Received: September 1, 2016; Accepted: September 20, 2016; Published: September 23, 2016


This paper describes a prototype of an automatic system for the detection and evaluation of airways of Cystic Fibrosis (CF) patients from Computed Tomography (CT) Scans. The aim of the study is to present a prototype of an automatic system which could serve as a decision support for radiologists. The area percentages of airway in lung regions have been calculated in CT slices to represent Bronchiectasis stages of CF patients. The proposed automatic system has been tested on a dataset comprising of four CF patients belonging to different stages of Bronchiectasis.


Cystic Fibrosis, Computed Tomography, Lung Segmentation, 2D Airway Segmentation

1. Introduction

Cystic Fibrosis (CF) is a chronic disease that mainly affects the respiratory and the digestive system. Its pathology in lungs tends to increase in severity over time [1]. Computed Tomography (CT) Scans have shown to be an excellent tool for assessing different stages of the CF lung pathologies. They can be used in conjunction with standard lung function tests that provide functional information corresponding to the morphological information obtained from CT Scans. Quantifying CF features manually is time consuming and requires operation by trained individuals [2]. In addition, the evaluations of the pathological stages often show a considerable variance among different individuals. Hence, an automated pathological feature detection of CF-CT Scans is desired as a decision support tool for doctors [2]. In this paper, we focus on developing an automatic scheme to detect and evaluate Bronchiectasis in CF patients belonging to different stages of the disease.

2. Methods

Given chest CT slices of a CF patient, the proposed airway automatic detection methods consist of several sequential steps: preprocessing and lung segmentation as well as airway detection and their evaluation.

Grayscale reconstruction and the intensity thresholding techniques have been combined to boost the performance of airway detection in CT slice images of pathological lungs. This prototype scheme has been implemented with MATLAB R2015b.

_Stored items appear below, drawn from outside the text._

<file path="src/rtl/seq_divider_if.sv">
// Operand/result handshake bundle for seq_divider.
// The master modport is the side that supplies operands and consumes results.
interface seq_divider_if #(
    parameter int DW = 8,
    parameter int VW = 4
);
    logic          in_valid;
    logic          in_ready;
    logic [DW-1:0] dividend;
    logic [VW-1:0] divisor;
    logic          out_valid;
    logic          out_ready;
    logic [DW-1:0] quotient;
    logic [VW-1:0] remainder;
    logic          dz;

    modport master (
        output in_valid, dividend, divisor, out_ready,
        input  in_ready, out_valid, quotient, remainder, dz
    );

    modport slave (
        input  in_valid, dividend, divisor, out_ready,
        output in_ready, out_valid, quotient, remainder, dz
    );
endinterface

</file>
<file path="src/rtl/seq_divider.sv">
// Iterative restoring unsigned divider, one radix-2 step per clock.
// Results are held in dedicated registers so they stay stable outside DONE.
//
// state | meaning
// IDLE  | waiting for an operand pair, in_ready=1
// BUSY  | shifting/subtracting, one quotient bit per cycle
// DONE  | result presented, out_valid=1, waiting for out_ready
module seq_divider #(
    parameter int DW = 8,
    parameter int VW = 4
) (
    input  logic         clk,
    input  logic         rst_n,
    seq_divider_if.slave bus
);
    localparam int CW = (DW > 1) ? $clog2(DW) : 1;

    localparam logic [1:0] S_IDLE = 2'd0;
    localparam logic [1:0] S_BUSY = 2'd1;
    localparam logic [1:0] S_DONE = 2'd2;

    logic [1:0]    state;
    logic [VW-1:0] pr;
    logic [DW-1:0] q_sr;
    logic [VW-1:0] dvsr;
    logic [CW-1:0] cnt;
    logic [DW-1:0] quotient_r;
    logic [VW-1:0] remainder_r;
    logic          dz_r;

    logic [VW:0]   pr_shift;
    logic [VW-1:0] diff_lo;
    logic          fits;
    logic [VW-1:0] pr_next;
    logic [DW-1:0] q_next;

    // The stored remainder never exceeds VW bits; only the shifted value needs the extra bit.
    always_comb begin
        pr_shift = {pr, q_sr[DW-1]};
        fits     = (pr_shift >= {1'b0, dvsr});
        diff_lo  = pr_shift[VW-1:0] - dvsr;
        pr_next  = fits ? diff_lo : pr_shift[VW-1:0];
        q_next   = {q_sr[DW-2:0], fits};
    end

    always_ff @(posedge clk) begin
        if (!rst_n) begin
            state       <= S_IDLE;
            pr          <= '0;
            q_sr        <= '0;
            dvsr        <= '0;
            cnt         <= '0;
            quotient_r  <= '0;
            remainder_r <= '0;
            dz_r        <= 1'b0;
        end else begin
            case (state)
                S_IDLE: begin
                    if (bus.in_valid) begin
                        dvsr <= bus.divisor;
                        pr   <= '0;
                        q_sr <= bus.dividend;
                        cnt  <= '0;
                        if (bus.divisor == '0) begin
                            quotient_r  <= '1;
                            remainder_r <= bus.dividend[VW-1:0];
                            dz_r        <= 1'b1;
                            state       <= S_DONE;
                        end else begin
                            dz_r  <= 1'b0;
                            state <= S_BUSY;
                        end
                    end
                end
                S_BUSY: begin
                    pr   <= pr_next;
                    q_sr <= q_next;
                    cnt  <= cnt + CW'(1);
                    if (cnt == CW'(DW - 1)) begin
                        quotient_r  <= q_next;
                        remainder_r <= pr_next;
                        state       <= S_DONE;
                    end
                end
                S_DONE: begin
                    if (bus.out_ready) begin
                        state <= S_IDLE;
                    end
                end
                default: begin
                    state <= S_IDLE;
                end
            endcase
        end
    end

    assign bus.in_ready  = (state == S_IDLE);
    assign bus.out_valid = (state == S_DONE);
    assign bus.quotient  = quotient_r;
    assign bus.remainder = remainder_r;
    assign bus.dz        = dz_r;
endmodule

</file>
<file path="src/flat_wrapper.sv">
// flat-port wrapper written by rule: the top's interface ports become plain ports
module seq_divider_flat 
#(
    parameter int DW = 8,
    parameter int VW = 4
)
  (clk, rst_n, bus_in_valid, bus_dividend, bus_divisor, bus_out_ready, bus_in_ready, bus_out_valid, bus_quotient, bus_remainder, bus_dz);
  seq_divider_if #(.DW(DW), .VW(VW)) bus_i ();
  input  logic clk;
  input  logic rst_n;
  input wire logic [$bits(bus_i.in_valid)-1:0] bus_in_valid;
  input wire logic [$bits(bus_i.dividend)-1:0] bus_dividend;
  input wire logic [$bits(bus_i.divisor)-1:0] bus_divisor;
  input wire logic [$bits(bus_i.out_ready)-1:0] bus_out_ready;
  output wire logic [$bits(bus_i.in_ready)-1:0] bus_in_ready;
  output wire logic [$bits(bus_i.out_valid)-1:0] bus_out_valid;
  output wire logic [$bits(bus_i.quotient)-1:0] bus_quotient;
  output wire logic [$bits(bus_i.remainder)-1:0] bus_remainder;
  output wire logic [$bits(bus_i.dz)-1:0] bus_dz;
  assign bus_i.in_valid = bus_in_valid;
  assign bus_i.dividend = bus_dividend;
  assign bus_i.divisor = bus_divisor;
  assign bus_i.out_ready = bus_out_ready;
  assign bus_in_ready = bus_i.in_ready;
  assign bus_out_valid = bus_i.out_valid;
  assign bus_quotient = bus_i.quotient;
  assign bus_remainder = bus_i.remainder;
  assign bus_dz = bus_i.dz;
  seq_divider #(.DW(DW), .VW(VW)) u_core (.clk(clk), .rst_n(rst_n), .bus(bus_i));
endmodule
</file>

2.1. Preprocessing and Lung Segmentation

Firstly, CT slices were cropped in order to focus more on the lung regions. Following this, preprocessing was started by applying low-pass filtering on the cropped CT image to eliminate noise. Contrast adjustment was carried out on the cropped CT image for mapping the pixel intensities of the airway walls to a higher value in the grayscale. Thresholding was done on this contrast adjusted image to produce a binary version of the preprocessed CT image, that was used for the intensity thresholding technique. For lung segmentation, the original CT slice image in Hounsfield Units (HU) was used to generate the binary lung mask. A histogram of the pixel intensities in HU was created to obtain the air threshold value (ATV), which was computed as an average of the HU values corresponding to the two largest peaks from the histogram [2]. All pixels below the ATV were selected and subjected to grayscale morphological processing to produce the final lung mask. The resultant binary lung mask was multiplied by the preprocessed image to present the lung regions for detecting the airways.

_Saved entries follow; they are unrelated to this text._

`config.mk`:
```
export PLATFORM = sky130hd
export DESIGN_NAME = uart_tx_flat
export DESIGN_NICKNAME = d
export VERILOG_FILES = /design/src/rtl/uart_pkg.sv /design/src/rtl/uart_tx_if.sv /design/src/rtl/uart_baud_tick.sv /design/src/rtl/uart_tx.sv /design/src/flat_wrapper.sv
export SDC_FILE = /design/constraint.sdc
export NUM_CORES = 1
export LEC_CHECK = 0
export CAP_MARGIN = 10
export CORE_MARGIN = 2
export CORE_UTILIZATION = 30
export DETAILED_ROUTE_END_ITERATION = 10
export DONT_BUFFER_PORTS = 1
export MAX_ROUTING_LAYER = met4
export RECOVER_POWER = 50
export SYNTH_ARGS = -nofsm -noshare
export SYNTH_HDL_FRONTEND = slang
export SYNTH_SLANG_ARGS = --single-unit
```
`constraint.sdc`:
```
create_clock -name clock -period 2.7 [get_ports clock]
set_input_delay 0.405 -clock clock [delete_from_list [all_inputs] [get_ports clock]]
set_output_delay 0.405 -clock clock [all_outputs]
set_load 0.02 [all_outputs]
```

2.2. Airways Detection Using Grayscale Reconstruction

In CT slices the enlargement of small or medium sized airways was used to denote the presence of Bronchiectasis in CF patients, which is analyzed as a vital feature for diagnosis. The airways were perceived to be the local minima of the histogram [3]. The grayscale reconstruction technique was used to detect the small airways in the CT slice. Steps of the grayscale reconstruction technique have been listed below:

Step 1: Grayscale closing. This step marks airways of different sizes thereby, producing a marker image (denoted by J). The morphological closing step was applied on the preprocessed CT image. Explicitly, we state this step as:

J = I∙B0 (1)

where I is the preprocessed CT image, B0 is a 4-connected binary Structuring Element (SE) and the symbol ∙ denotes morphological closing operation. This step was performed for the initial identification of potential airways by increasing their gray values.

Step 2: Erosion. The marker image was eroded with the same sized SE B0. We represent this step by:

E = JɵB0 (2)

Eroded image E was obtained by performing the morphological erosion operation which is denoted by the symbol ɵ. This helped in removing small parts of the lung fields situated close to high attenuation pixels such as blood vessels, and that could be detected as non-airway regions, as shown in Figure 2, because of their intensity values being similar to that of the airways.

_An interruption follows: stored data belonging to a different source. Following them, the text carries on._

### src/rtl/slave_rx.sv
// slave_rx: double-buffered serial frame receiver with per-word Ackout pulse.
// Optional trailing even-parity bit enabled by defining SLAVE_RX_PARITY_EN.
module slave_rx #(
  parameter int DATA_W = 32
) (
  input  logic              clk,
  input  logic              rst_n,
  input  logic              RXin,
  input  logic              read,
  output logic              Ackout,
  output logic [DATA_W-1:0] RXOut,
  output logic              RXValid,
  output logic              RXBuff0,
  output logic              RXBuff1,
  output logic              Overrun
);

  localparam logic [1:0] S_IDLE   = 2'd0;
  localparam logic [1:0] S_DATA   = 2'd1;
  localparam logic [1:0] S_PARITY = 2'd2;
  localparam logic [1:0] S_ACK    = 2'd3;

  localparam int CW = (DATA_W > 2) ? $clog2(DATA_W) : 1;
  localparam logic [CW-1:0] LAST_BIT = CW'(DATA_W - 1);

`ifdef SLAVE_RX_PARITY_EN
  localparam int SW = DATA_W;
`else
  // Without parity the final bit is taken straight from RXin, so one fewer register bit.
  localparam int SW = DATA_W - 1;
`endif

  logic [1:0]        r_state;
  logic [1:0]        w_state_nxt;
  logic [CW-1:0]     r_cnt;
  logic [SW-1:0]     r_shift;
  logic [DATA_W-1:0] r_buf0;
  logic [DATA_W-1:0] r_buf1;
  logic [1:0]        r_full;
  logic [1:0]        w_full_nxt;
  logic              r_wp;
  logic              r_rp;
  logic              r_ack;
  logic              r_ovr;

  logic              w_rd_fire;
  logic              w_last_data;
  logic              w_end;
  logic              w_par_ok;
  logic              w_slot_free;
  logic              w_accept;
  logic              w_drop_ovr;
  logic [DATA_W-1:0] w_frame;

  assign w_rd_fire   = read & r_full[r_rp];
  assign w_last_data = (r_state == S_DATA) && (r_cnt == LAST_BIT);

`ifdef SLAVE_RX_PARITY_EN
  assign w_end    = (r_state == S_PARITY);
  assign w_frame  = r_shift;
  assign w_par_ok = ~(^r_shift ^ RXin);
`else
  assign w_end    = w_last_data;
  assign w_frame  = {r_shift, RXin};
  assign w_par_ok = 1'b1;
`endif

  // A read on the commit edge frees the slot being written when both are full.
  assign w_slot_free = ~r_full[r_wp] | (w_rd_fire & (r_rp == r_wp));
  assign w_accept    = w_end & w_par_ok & w_slot_free;
  assign w_drop_ovr  = w_end & w_par_ok & ~w_slot_free;

  always_comb begin
    w_state_nxt = r_state;
    case (r_state)
      S_IDLE: if (!RXin) w_state_nxt = S_DATA;
      S_DATA: begin
        if (r_cnt == LAST_BIT) begin
`ifdef SLAVE_RX_PARITY_EN
          w_state_nxt = S_PARITY;
`else
          w_state_nxt = S_ACK;
`endif
        end
      end
      S_PARITY: w_state_nxt = S_ACK;
      S_ACK:    w_state_nxt = S_IDLE;
      default:  w_state_nxt = S_IDLE;
    endcase
  end

  always_comb begin
    w_full_nxt = r_full;
    if (w_rd_fire) w_full_nxt[r_rp] = 1'b0;
    if (w_accept)  w_full_nxt[r_wp] = 1'b1;
  end

  always_ff @(posedge clk or negedge rst_n) begin
    if (!rst_n) begin
      r_state <= S_IDLE;
      r_cnt   <= '0;
      r_shift <= '0;
    end else begin
      r_state <= w_state_nxt;
      if (r_state == S_IDLE) begin
        r_cnt <= '0;
      end else if (r_state == S_DATA) begin
        r_cnt <= r_cnt + 1'b1;
`ifdef SLAVE_RX_PARITY_EN
        r_shift <= {r_shift[SW-2:0], RXin};
`else
        r_shift <= w_frame[SW-1:0];
`endif
      end
    end
  end

  always_ff @(posedge clk or negedge rst_n) begin
    if (!rst_n) begin
      r_buf0 <= '0;
      r_buf1 <= '0;
      r_full <= '0;
      r_wp   <= 1'b0;
      r_rp   <= 1'b0;
      r_ack  <= 1'b0;
      r_ovr  <= 1'b0;
    end else begin
      r_full <= w_full_nxt;
      r_ack  <= w_accept;
      if (w_accept) begin
        if (r_wp) r_buf1 <= w_frame;
        else      r_buf0 <= w_frame;
        r_wp <= ~r_wp;
      end
      if (w_rd_fire)  r_rp  <= ~r_rp;
      if (w_drop_ovr) r_ovr <= 1'b1;
    end
  end

  assign Ackout  = r_ack;
  assign RXOut   = r_rp ? r_buf1 : r_buf0;
  assign RXValid = r_full[r_rp];
  assign RXBuff0 = r_full[0];
  assign RXBuff1 = r_full[1];
  assign Overrun = r_ovr;

endmodule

Step 3: Grayscale reconstruction, which is represented by:

G = max(E, I) (3)

where G is the grayscale reconstructed image, which compared each pixel value between E and I and displays the greater one. In the final grayscale reconstructed image, regions of local minima (airways) were replaced with an intensity value proportional to the difference between the maximum and minimum intensity values within the B-sized neighborhood of the airway lumen [3].

Step 4: Final reconstruction. This step calculates the difference image D, which was computed to highlight the regions of local minima that were detected in the previous steps. This step is represented by:

D = G − I (4)

The final grayscale reconstructed image appeared to have similar intensity values as that of I, except for the airways and other regions of local minima whose intensities were dramatically increased in the grayscale. The difference image D displayed an image with only the airways and small regions of local minima in the lung fields as clusters of pixels with higher gray values. Thresholding was applied on the difference image to retain only the airways.

Steps 1) to 4) are repeated with different sized SEs for detecting airways of different sizes. In our study, 4 SEs of different sizes were used. The first size of B0 enabled the detection of the smallest airway captured in the image. However, for getting the eroded image, the size of the SE was limited to having a total of 13 neighbors only.

2.3. Airways Detection Using Intensity Thresholding

Before we move onto explaining intensity thresholding, it is important to understand the terms parent object and children object. Parent objects are objects in a binary image, where the object pixels have a gray value of 1 and the background pixels have a gray value of 0. Children objects are objects present in the holes (consisting of pixels with gray value 0) of parent objects. Contrast adjustment done in section 2.1 was especially useful for carrying out intensity thresholding. The airways (children objects) which appeared to occupy holes in the lung regions (parent objects) were easily detected by this technique. Airways in the range of [20, 250] pixels were retained by a morphological opening step, that was implemented for improving the performance of intensity thresholding.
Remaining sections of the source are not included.